The Rules of the Game: Jutland and British Naval Command
Price 20.97 - 34.95 USD
"Explosive." Navy News "A marvelous work...a rare combination of major substance and easy accessibility."--American Neptune "A superb study of military culture."--History Today "For all naval historians, riveting reading."--Sunday Telegraph "The most profound study of Jutland this reviewer has ever read." --Warship At Jutland in 1916, the British Grand Fleet, the most powerful in the world, finally engaged and should have crushed its German rival. It failed to do so, and this study aims to reveal that important failures in its handling of the battle originated in conflicting styles of command and different understandings of the rules of the game. Andrew Gordon here examines issues of peace and war relevant not only to Jutland but to all fighting services, and to the present as well as the past. When published in hardcover in 1997, this book was praised for providing an engrossing education not only in naval strategy and tactics but in Victorian social attitudes and the influence of character on history.
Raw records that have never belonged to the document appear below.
Context: an optimization exercise on an open-source flow, tuned for small area. The choices shown serve that exercise and are no tape-out recipe.
At most, simulation tests tie the RTL to the original design; equivalence was not proved.
Power figures rest on the tool's default switching activity, not on a simulated workload.

Setup of 10-02:
==> flow/design.v (excerpt) <==
module exe_top (
  input  logic                     clk,
  input  logic                     reset_n,
  input  logic [32-1:0]         dec_pc_i,
  input  logic                     dec_rd_v_i,
  input  logic [5-1:0]      dec_rd_adr_i,
  input  logic [32:0]           dec_rs1_data_i,
  input  logic [32:0]           dec_rs2_data_i,
  input  logic [32-1:0]         dec_immediat_i,
  input  logic [2:0]               dec_access_size_i,
  input  logic                     dec_unsign_extension_i,
  input  logic [NB_UNIT-1:0]       dec_unit_i,
  input  logic [NB_OPERATION-1:0]  dec_operation_i,
  input  logic                     pred_v_i,
  input  logic                     pred_is_taken_i,
  input  logic [32-1:0]         load_data_i,
  output logic                     mem_adr_v_o,
  output logic [32-1:0]         mem_adr_o,
  output logic                     mem_is_store_o,
  output logic [32-1:0]         mem_store_data_o,
  output logic [2:0]               mem_access_size_o,
  output logic                     exe_fwd_v_o,
  output logic [5-1:0]      exe_fwd_adr_o,
  output logic [32-1:0]         exe_fwd_data_o,
  output logic                     wbk_v_o,
  output logic [5-1:0]      wbk_adr_o,
  output logic [32-1:0]         wbk_data_o,
  output logic                     flush_v_q_o,
  output logic [32-1:0]         pc_data_q_o,
  output logic [32-1:0]         pred_fb_pc_o,
  output logic                     pred_fb_branch_instr_o,
  output logic                     pred_fb_feedback_o,
  output logic                     pred_fb_success_o,
  output logic                     pred_fb_failed_o
);
Size in the first run: ~110 flip-flops, roughly 410 I/O pins.
Settings: LEC_CHECK=0, CAP_MARGIN=20, CORE_AREA=5 5 245 245, DIE_AREA=0 0 250 250, SLEW_MARGIN=20; clock period 8.0 ns.
standard.sh (not shown) runs the stock make flow with config.mk's settings and CLKGATE_MAP_FILE= SYNTH_SCRIPT=/design/flow/synth_recipe.tcl, a recipe that flattens the netlist after the stock synthesis.
==> flow/flow/run.sh <==
#!/bin/bash
# Standard ORFS layout (the standard.sh), with the port buffers and the
# synthesis pass-through buffers made from the smallest buffer cell.
bash standard.sh \
  BUFFER_PORTS_ARGS="-buffer_cell sky130_fd_sc_hd__buf_1" \
  MIN_BUF_CELL_AND_PORTS="sky130_fd_sc_hd__buf_1 A X" \
  finish > standard.log 2>&1
Here is what was changed in the inputs of 01-09 compared with 10-02.
- SLEW_MARGIN changed from 20 to 0
- DIE_AREA changed from 0 0 250 250 to 0 0 180 180
- CAP_MARGIN changed from 20 to 0
- CORE_AREA changed from 5 5 245 245 to 5 5 175 175
Findings:
The post-CTS setup buffer count reported for 01-09 is smaller than that of 10-02 by 5.
The run showing the greater period utilization is 01-09.
Summary: with 10-02 as the reference, final HPWL from detailed placement in 01-09 moved down by more than 10%.
~same flip-flop and latch count after synthesis in 10-02 and 01-09
[compare] base=10-02 new=01-09: routability congestion estimate fell by about 2%; data arrival time at the worst-slack endpoint rose by 20 ps; leakage power fell by about 2%.
Wire length of the first global-routing pass sits lower in 01-09 than in 10-02.

---

== job 101 ==
Another version of the RTL of exe_top (not shown whole).
Size in the first run: about 76 flip-flops, roughly 410 I/O pins.
Design exe_top, start of the top module:
module exe_top (
  input  logic                     clk,
  input  logic                     reset_n,
  input  logic [32-1:0]         dec_pc_i,
  input  logic                     dec_rd_v_i,
  input  logic [5-1:0]      dec_rd_adr_i,
  input  logic [32:0]           dec_rs1_data_i,
  input  logic [32:0]           dec_rs2_data_i,
  input  logic [32-1:0]         dec_immediat_i,
  input  logic [2:0]               dec_access_size_i,
  input  logic                     dec_unsign_extension_i,
  input  logic [NB_UNIT-1:0]       dec_unit_i,
  input  logic [NB_OPERATION-1:0]  dec_operation_i,
  input  logic                     pred_v_i,
  input  logic                     pred_is_taken_i,
  input  logic [32-1:0]         load_data_i,
  output logic                     mem_adr_v_o,
  output logic [32-1:0]         mem_adr_o,
  output logic                     mem_is_store_o,
  output logic [32-1:0]         mem_store_data_o,
  output logic [2:0]               mem_access_size_o,
  output logic                     exe_fwd_v_o,
  output logic [5-1:0]      exe_fwd_adr_o,
  output logic [32-1:0]         exe_fwd_data_o,
  output logic                     wbk_v_o,
  output logic [5-1:0]      wbk_adr_o,
  output logic [32-1:0]         wbk_data_o,
  output logic                     flush_v_q_o,
  output logic [32-1:0]         pc_data_q_o,
  output logic [32-1:0]         pred_fb_pc_o,
  output logic                     pred_fb_branch_instr_o,
  output logic                     pred_fb_feedback_o,
  output logic                     pred_fb_success_o,
  output logic                     pred_fb_failed_o
);
export LEC_CHECK = 0
export CAP_MARGIN = 0
export CORE_AREA = 5 5 145 145
export CTS_BUF_LIST = sky130_fd_sc_hd__clkbuf_8
export DIE_AREA = 0 0 150 150
export GPL_TIMING_DRIVEN = 0
export SETUP_SLACK_MARGIN = 0.2
export SLEW_MARGIN = 0
create_clock -name core_clock -period 8.0 [get_ports {clk}]
Scripts as last shown in full above: flow/flow/run.sh
Job 101: all stages complete, timing, DRC and antenna checks passed
Inputs modified between job 101 and job 102:
Settings: a change of SETUP_SLACK_MARGIN from 0.2 to 0.3; a change of DIE_AREA from 0 0 150 150 to 0 0 180 180; a deleted CTS_BUF_LIST that had been sky130_fd_sc_hd__clkbuf_8; a change of CORE_AREA from 5 5 145 145 to 5 5 175 175.
Findings:
- Effective utilization at floorplan was lower in job 102 than in job 101.
- Looking at register-to-register slack across job 101 and job 102, the one that comes out lower is job 101.
- Delta (job 102 minus job 101): core utilization lost 21 points; met2 global-route usage lost 14 points; worst-case setup margin in the final layout picked up an extra 0.046 ns.
- Worst endpoint data arrival time (lower): job 102
- Sort job 101 and job 102 by number of buffers other than clock buffers in the final layout, ascending, and job 101 comes first.
- For job 101, the end point of the critical path was exe_fwd_data_o[27], unlike job 102, where it was exe_fwd_data_o[28].

---

tundra:
exe_top, a different RTL version from the one above (not shown whole).
Size: about 76 flip-flops, ~410 I/O pins.
export LEC_CHECK = 0
export ABC_AREA = 1
export CAP_MARGIN = 0
export CORE_AREA = 5 5 145 145
export CTS_BUF_LIST = sky130_fd_sc_hd__clkbuf_8
export DIE_AREA = 0 0 150 150
export GPL_TIMING_DRIVEN = 0
export SETUP_SLACK_MARGIN = 0.15
export SLEW_MARGIN = 0
export TNS_END_PERCENT = 5
create_clock -name core_clock -period 8.0 [get_ports {clk}]
Scripts as last shown in full above: flow/flow/run.sh
Inputs modified between tundra and lagoon:
--- a/flow/flow/run.sh
+++ b/flow/flow/run.sh
@@ -3 +3,2 @@
-# synthesis pass-through buffers made from the smallest buffer cell.
+# synthesis pass-through buffers made from the smallest buffer cell, and the
+# buffers ABC inserts removed at floorplan (repair_design re-buffers).
@@ -6,0 +8 @@
+  REMOVE_ABC_BUFFERS=1 \
--- outcome ---
The run with more routed wire is tundra, not lagoon.
Post-CTS setup buffer count was lower in tundra than in lagoon.
Summary of lagoon over tundra: number of cells in the finished layout apart from fillers lower, post-route clock period utilization shrank by 1.6 points.
A leading cell type in the layout, fill and taps excluded of sky130_fd_sc_hd__nand2_1 is what lagoon shows, while sky130_fd_sc_hd__buf_1 belongs to tundra.
Measured against each other, lagoon and tundra differ in vias per cell, the lower figure coming from lagoon.
No run of this note included a check of the RTL's function; only the layout flow was run.

---

== oak ==
Another version of the RTL of exe_top (not shown whole).
Size: about 1700 cells after synthesis, ~76 flip-flops, about 0.0093 mm2 of cells after synthesis.
Design exe_top, start of the top module:
module exe_top (
  input  logic                     clk,
  input  logic                     reset_n,
  input  logic [32-1:0]         dec_pc_i,
  input  logic                     dec_rd_v_i,
  input  logic [5-1:0]      dec_rd_adr_i,
  input  logic [32:0]           dec_rs1_data_i,
  input  logic [32:0]           dec_rs2_data_i,
  input  logic [32-1:0]         dec_immediat_i,
  input  logic [2:0]               dec_access_size_i,
  input  logic                     dec_unsign_extension_i,
  input  logic [NB_UNIT-1:0]       dec_unit_i,
  input  logic [NB_OPERATION-1:0]  dec_operation_i,
  input  logic                     pred_v_i,
  input  logic                     pred_is_taken_i,
  input  logic [32-1:0]         load_data_i,
  output logic                     mem_adr_v_o,
  output logic [32-1:0]         mem_adr_o,
  output logic                     mem_is_store_o,
  output logic [32-1:0]         mem_store_data_o,
  output logic [2:0]               mem_access_size_o,
  output logic                     exe_fwd_v_o,
  output logic [5-1:0]      exe_fwd_adr_o,
  output logic [32-1:0]         exe_fwd_data_o,
  output logic                     wbk_v_o,
  output logic [5-1:0]      wbk_adr_o,
  output logic [32-1:0]         wbk_data_o,
  output logic                     flush_v_q_o,
  output logic [32-1:0]         pc_data_q_o,
  output logic [32-1:0]         pred_fb_pc_o,
  output logic                     pred_fb_branch_instr_o,
  output logic                     pred_fb_feedback_o,
  output logic                     pred_fb_success_o,
  output logic                     pred_fb_failed_o
);
==> flow/config.mk <==
export PLATFORM = sky130hd
export DESIGN_NAME = exe_top
export DESIGN_NICKNAME = exe_top
export VERILOG_FILES = /design/flow/design.v
export SDC_FILE = /design/flow/constraint.sdc
export NUM_CORES = 4
export LEC_CHECK = 0
export ABC_AREA = 1
export CAP_MARGIN = 0
export CORE_AREA = 5 5 145 145
export CTS_BUF_LIST = sky130_fd_sc_hd__clkbuf_8
export DIE_AREA = 0 0 150 150
export GPL_TIMING_DRIVEN = 0
export SETUP_SLACK_MARGIN = 0.15
export SLEW_MARGIN = 0
export TNS_END_PERCENT = 5
==> flow/constraint.sdc <==
create_clock -name core_clock -period 8.0 [get_ports {clk}]
set_input_delay 1.6000 -clock core_clock [delete_from_list [all_inputs] [get_ports {clk}]]
set_output_delay 1.6000 -clock core_clock [all_outputs]
set_load 0.01 [all_outputs]
==> flow/flow/run.sh <==
#!/bin/bash
# Standard ORFS layout (the standard.sh), with the port buffers and the
# synthesis pass-through buffers made from the smallest buffer cell, the
# buffers ABC inserts removed at floorplan (repair_design re-buffers), and
# no full/half-adder cell extraction before ABC (ABC maps the adders).
bash standard.sh \
  BUFFER_PORTS_ARGS="-buffer_cell sky130_fd_sc_hd__buf_1" \
  MIN_BUF_CELL_AND_PORTS="sky130_fd_sc_hd__buf_1 A X" \
  REMOVE_ABC_BUFFERS=1 \
  ADDER_MAP_FILE= \
  finish > standard.log 2>&1
The following lists how pine was set up differently from oak:
Settings: swapping 0 for 5 in CAP_MARGIN.
==> flow/flow/run.sh <==
#!/bin/bash
# Standard ORFS layout (the standard.sh), with the port buffers and the
# synthesis pass-through buffers made from the smallest buffer cell, and the
# buffers ABC inserts removed at floorplan (repair_design re-buffers).
bash standard.sh \
  BUFFER_PORTS_ARGS="-buffer_cell sky130_fd_sc_hd__buf_1" \
  MIN_BUF_CELL_AND_PORTS="sky130_fd_sc_hd__buf_1 A X" \
  REMOVE_ABC_BUFFERS=1 \
  finish > standard.log 2>&1
Notes after the runs:
Across pine and oak, a clean result was obtained everywhere but in pine. Changes observed in pine relative to oak: post-detailed-routing wire length rose by 870 um; wire length on met3 fell by 1.6%; violation count after the first detailed-routing iteration fell by 91; area after synthesis rose by about 2.5%; total met2 wirelength after detailed routing rose by 3.2%. Proportion of cell area occupied by registers (higher): oak.
Changes in birch relative to pine:
Settings: changing SETUP_SLACK_MARGIN from 0.15 to 0.05; changing CAP_MARGIN from 5 to 0.
==> flow/flow/run.sh <==
#!/bin/bash
# Standard ORFS layout (the standard.sh), with the port buffers and the
# synthesis pass-through buffers made from the smallest buffer cell, the
# buffers ABC inserts removed at floorplan (repair_design re-buffers), and
# no full/half-adder cell extraction before ABC (ABC maps the adders).
bash standard.sh \
  BUFFER_PORTS_ARGS="-buffer_cell sky130_fd_sc_hd__buf_1" \
  MIN_BUF_CELL_AND_PORTS="sky130_fd_sc_hd__buf_1 A X" \
  REMOVE_ABC_BUFFERS=1 \
  ADDER_MAP_FILE= \
  finish > standard.log 2>&1
==> run notes <==
The final layout from birch, which completed every stage, passed the timing, design-rule and antenna checks at the end of the flow. pine → birch: post-route cell area has decreased, fill cell total of the finished layout has increased, setup slack has decreased, total chip power has decreased. Looking only at starting utilization of the core area, and setting everything else aside, the higher value of pine and birch goes to pine. Per the comparison of birch with pine, sequential power went down; via total after detailed routing now larger.
[inputs] maple vs birch
Settings: changing SETUP_SLACK_MARGIN from 0.05 to 0.0.
Results
- Comparing birch against maple, there is no change at all in number of cell instances on the worst register-to-register path.
- On area growth from synthesis to layout, birch and maple are neck and neck.
- In terms of overall power after layout, birch and maple differ only marginally.
- From birch to maple the numbers moved as follows: total wire length after detailed routing about even; global-route usage about even; sequential portion of the cell area about even; proportion of cell area spent on the clock network about even.
- The arrival time reported for the critical path endpoint reported for maple is smaller than that of birch by 0.07 ns.
- birch and maple ended up with nearly the same relative contribution of sequential cells to total power.
- For final cell count without fillers, birch and maple come out practically identical.
- Looking at birch and maple, the wire length of the first global-routing pass is a wash.
--- input diff maple..cedar ---
Settings: PLACE_DENSITY now 0.7, previously not set.
Measured against each other, maple and cedar differ in reg2reg setup slack, the higher figure coming from maple.
Going from maple to cedar, wire length increased 1.5 mm, sequential share of layout area essentially unchanged, vias after detailed routing increased 216.
From maple to cedar the numbers moved as follows: worst setup slack went up 0.030 ns; clock skew held; routability congestion estimate went down 0.0079.
Diff maple and cedar: total power per unit cell area lower in cedar
Between maple and cedar, the difference in leakage power is negligible.
maple has a lower cell area after layout than cedar.

## re-timing with driven ports
The flow's constraints put no driver on any port. The routed layouts listed below were extracted and timed again, unchanged, in two steps.
Step 1 (the two cells are an assumption about what drives the block):
set clk [get_ports {clk}]
set_driving_cell -lib_cell sky130_fd_sc_hd__clkbuf_16 $clk
set_driving_cell -lib_cell sky130_fd_sc_hd__buf_2 [delete_from_list [all_inputs] $clk]
Step 2 moves the port delays by t, midway between the first and last clock arrival at a register: inputs arrive t later, outputs are due t later. That takes back most of the time a late clock gives input paths.
Three values: ideal ports, drivers, drivers and shift; two values: the first two.
run	t (ns)	setup slack, ns	worst hold slack (ns)	cell pins on the clock port's net
10-02	0.443	0.150 / 0.126 / 0.079	0.417 / 0.417 / 0.417	1
01-09	0.423	0.132 / 0.085 / 0.085	0.416 / 0.416 / 0.416	1
job 101	0.422	0.146 / 0.096 / -0.113	0.434 / 0.434 / 0.434	1
job 102	0.409	0.192 / 0.140 / -0.015	0.437 / 0.437 / 0.437	1
tundra	0.413	0.199 / 0.176 / 0.176	0.405 / 0.405 / 0.405	1
lagoon	0.426	0.330 / 0.111 / 0.111	0.414 / 0.414 / 0.414	1
oak	0.418	0.403 / 0.367 / 0.367	0.407 / 0.407 / 0.407	1
pine	0.417	0.392 / 0.356 / 0.356	0.410 / 0.410 / 0.410	1
birch	0.417	0.289 / 0.264 / 0.264	0.407 / 0.407 / 0.407	1
maple	0.417	0.361 / 0.334 / 0.334	0.406 / 0.406 / 0.406	1
cedar	0.427	0.391 / 0.359 / 0.359	0.441 / 0.441 / 0.441	1
With both steps, setup timing fails in job 101 and job 102, where it was met with ideal ports. For job 101, which loses most, drivers alone change the setup slack by -0.050 ns; drivers and shift together by -0.259 ns.
This design comes from an exercise in tuning for small area on the open sky130 flow, not from production work. The RTL was checked by simulation tests, not by an equivalence proof against the original design. Power is estimated from default activity; no workload was simulated.

==> flow/design.v <==
`default_nettype none
module mat_vec_loader #(
  parameter int DATA_WIDTH = 8,
  parameter int ADDR_WIDTH = 32
) (
  input  logic                      clk,
  input  logic                      rst,
  input  logic                      start,
  input  logic [ADDR_WIDTH-1:0]     base_addr,
  output logic                      busy,
  output logic                      done,
  output logic [24*DATA_WIDTH-1:0]  result,           
  output logic [ADDR_WIDTH-1:0]     mem_address,
  output logic                      mem_read,
  input  logic                      mem_waitrequest,
  input  logic [8*DATA_WIDTH-1:0]   mem_readdata,
  input  logic                      mem_readdatavalid,
  output logic                      mvm_clr,
  output logic                      mvm_a_wren,
  output logic [8*DATA_WIDTH-1:0]   mvm_a_fifo_in,    
  output logic                      mvm_b_wren,
  output logic [DATA_WIDTH-1:0]     mvm_b_fifo_in,
  input  logic                      mvm_done,
  input  logic [24*DATA_WIDTH-1:0]  mvm_out           
);
  localparam int WORD_W = 8 * DATA_WIDTH;
  localparam int RES_W  = 3 * DATA_WIDTH;
  logic                  req_q, wait_q, wd_q, cap_q;
  logic [7:0]            sel_q;
  logic                  clr_q;
  logic                  done_prev_q;
  logic [3:0]            k_q;                 
  logic [ADDR_WIDTH-1:0] base_q;
  logic [WORD_W-1:0]     rows_q [7:0];
  logic [WORD_W-1:0]     bvec_q;
  logic [RES_W-1:0]      result_q [7:0];
  logic push, idle, accept, got, last, edge_seen;
  assign push      = |sel_q;
  assign idle      = ~(req_q | wait_q | push | wd_q | cap_q);
  assign accept    = idle & start;
  assign got       = wait_q & mem_readdatavalid;
  assign last      = k_q[3];
  assign edge_seen = wd_q & mvm_done & ~done_prev_q;
  always_ff @(posedge clk) begin
    if (rst) begin
      req_q  <= 1'b0;
      wait_q <= 1'b0;
      sel_q  <= '0;
      wd_q   <= 1'b0;
      cap_q  <= 1'b0;
      clr_q  <= 1'b0;
    end else begin
      req_q  <= accept | (got & ~last) | (req_q & mem_waitrequest);
      wait_q <= (req_q & ~mem_waitrequest) | (wait_q & ~mem_readdatavalid);
      sel_q  <= {sel_q[6:0], got & last};
      wd_q   <= sel_q[7] | (wd_q & ~edge_seen);
      cap_q  <= edge_seen;
      clr_q  <= accept;
    end
  end
  logic base_ld, base_hold;
  assign base_ld   = accept & ~rst;
  assign base_hold = ~accept & ~rst;
  always_ff @(posedge clk) begin
    base_q <= (base_addr & {ADDR_WIDTH{base_ld}}) | (base_q & {ADDR_WIDTH{base_hold}});
    if (accept | wd_q) begin
      done_prev_q <= mvm_done;
    end
    if (accept) begin
      k_q <= 4'd0;
    end else if (got) begin
      k_q <= k_q + 4'd1;
    end
  end
  logic [8:0] wr_ld, wr_hold;
  always_comb begin
    for (int r = 0; r < 8; r++) begin
      wr_ld[r] = got & ~last & (k_q[2:0] == 3'(r)) & ~rst;
      wr_hold[r] = ~(got & ~last & (k_q[2:0] == 3'(r))) & ~rst;
    end
    wr_ld[8]   = got & last & ~rst;
    wr_hold[8] = ~(got & last) & ~rst;
  end
  always_ff @(posedge clk) begin
    for (int r = 0; r < 8; r++) begin
      rows_q[r] <= (mem_readdata & {WORD_W{wr_ld[r]}}) | (rows_q[r] & {WORD_W{wr_hold[r]}});
    end
    bvec_q <= (mem_readdata & {WORD_W{wr_ld[8]}}) | (bvec_q & {WORD_W{wr_hold[8]}});
  end
  logic res_ld, res_hold;
  assign res_ld   = edge_seen & ~rst;
  assign res_hold = ~edge_seen & ~rst;
  always_ff @(posedge clk) begin
    for (int i = 0; i < 8; i++) begin
      result_q[i] <= (mvm_out[i*RES_W +: RES_W] & {RES_W{res_ld}}) |
                     (result_q[i] & {RES_W{res_hold}});
    end
  end
  logic [ADDR_WIDTH-1:0] addr;
  logic [4:0]            lo;
  logic [ADDR_WIDTH-4:0] grp;                 
  logic [ADDR_WIDTH-1:4] cy;
  assign lo = {1'b0, base_q[3:0]} + {1'b0, k_q};
  always_comb begin
    grp[0] = lo[4];
    for (int g = 1; g <= (ADDR_WIDTH-4)/4; g++) begin
      grp[g] = grp[g-1] & (&base_q[4*g +: 4]);
    end
    for (int b = 4; b < ADDR_WIDTH; b++) begin
      cy[b] = grp[(b-4)/4];
      for (int p = 4*((b-4)/4) + 4; p < b; p++) begin
        cy[b] = cy[b] & base_q[p];
      end
    end
    addr[3:0] = lo[3:0];
    for (int b = 4; b < ADDR_WIDTH; b++) begin
      addr[b] = base_q[b] ^ cy[b];
    end
  end
  logic [7:0] sel;
  assign sel = sel_q;
  always_comb begin
    mvm_b_fifo_in = '0;
    mvm_a_fifo_in = '0;
    for (int n = 0; n < 8; n++) begin
      mvm_b_fifo_in = mvm_b_fifo_in | (bvec_q[n*DATA_WIDTH +: DATA_WIDTH] & {DATA_WIDTH{sel[n]}});
      for (int i = 0; i < 8; i++) begin
        mvm_a_fifo_in[i*DATA_WIDTH +: DATA_WIDTH] = mvm_a_fifo_in[i*DATA_WIDTH +: DATA_WIDTH] |
          (rows_q[i][n*DATA_WIDTH +: DATA_WIDTH] & {DATA_WIDTH{sel[n]}});
      end
    end
  end
  assign busy        = req_q | wait_q | push | wd_q;
  assign done        = cap_q;
  assign mem_read    = req_q;
  assign mem_address = addr & {ADDR_WIDTH{req_q}};
  assign mvm_clr     = clr_q;
  assign mvm_a_wren  = push;
  assign mvm_b_wren  = push;
  for (genvar g = 0; g < 8; g++) begin : g_flat
    assign result[g*RES_W +: RES_W] = result_q[g];
  end
endmodule
`default_nettype wire
Source: an optimization exercise on an open RTL-to-GDS flow (aim: small area, a short achievable clock period and few clock cycles). Production flows keep margins and buffers that such runs may drop.
In this exercise RTL edits were held to simulation tests only and were not proved equivalent to the original.
Power is estimated from default activity; no workload was simulated.

==> flow/design.v (excerpt) <==
module dcacheTop #(
	parameter int setBits = 3
) (
	input  logic        CLK,
	input  logic        nRST,
	input  logic        memRead,
	input  logic        memWrite,
	input  logic [31:0] memAddr,
	input  logic [31:0] memStore,
	input  logic        halt,
	output logic        hit,
	output logic [31:0] memLoad,
	output logic        flushed,
	output logic        ramRead,
	output logic        ramWrite,
	output logic [31:0] ramAddr,
	output logic [31:0] ramStore,
	input  logic [31:0] ramLoad,
	input  logic        ramWait
);
Settings: LEC_CHECK=0, CAP_MARGIN=20, CORE_MARGIN=2, CORE_UTILIZATION=65, CTS_BUF_LIST=sky130_fd_sc_hd__clkbuf_8, CTS_CLUSTER_DIAMETER=60, CTS_CLUSTER_SIZE=14, PLACE_DENSITY=0.8, SETUP_SLACK_MARGIN=5.0, SLEW_MARGIN=20, TNS_END_PERCENT=0; clock period 8.0 ns.
standard.sh (not shown) runs the stock make flow with config.mk's settings and CLKGATE_MAP_FILE= SYNTH_SCRIPT=/design/flow/synth_recipe.tcl, a recipe that flattens the netlist after the stock synthesis.
==> flow/flow/run.sh <==
#!/bin/bash
# Standard layout, with two changes: timing repair may resize cells
# across footprints, and the port buffers start as buf_2 cells.
set -euo pipefail
bash standard.sh MATCH_CELL_FOOTPRINT=0 \
	"BUFFER_PORTS_ARGS=-buffer_cell sky130_fd_sc_hd__buf_2" \
	finish > flow_make.log 2>&1
The baseline went through all stages and came out clean.
Testbench counts at the start, summed over its fixed seeds: cycles 36,210.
In juxtaposing an operational with a cultural theme, the author comes closer than any historian yet to explaining what was behind the often-described operations of this famous 1916 battle at Jutland. Although the British fleet was victorious over the Germans, the cost in ships and men was high, and debates have raged within British naval circles ever since about why the Royal Navy was unable to take advantage of the situation. In this book Gordon focuses on what he calls a fault line between two incompatible styles of tactical leadership within the Royal Navy and different understandings of the rules of the game of war. The book is the winner of the 1997 Westminster Medal for Military Literature and was the Longman/History Today Book of the Year in 1997.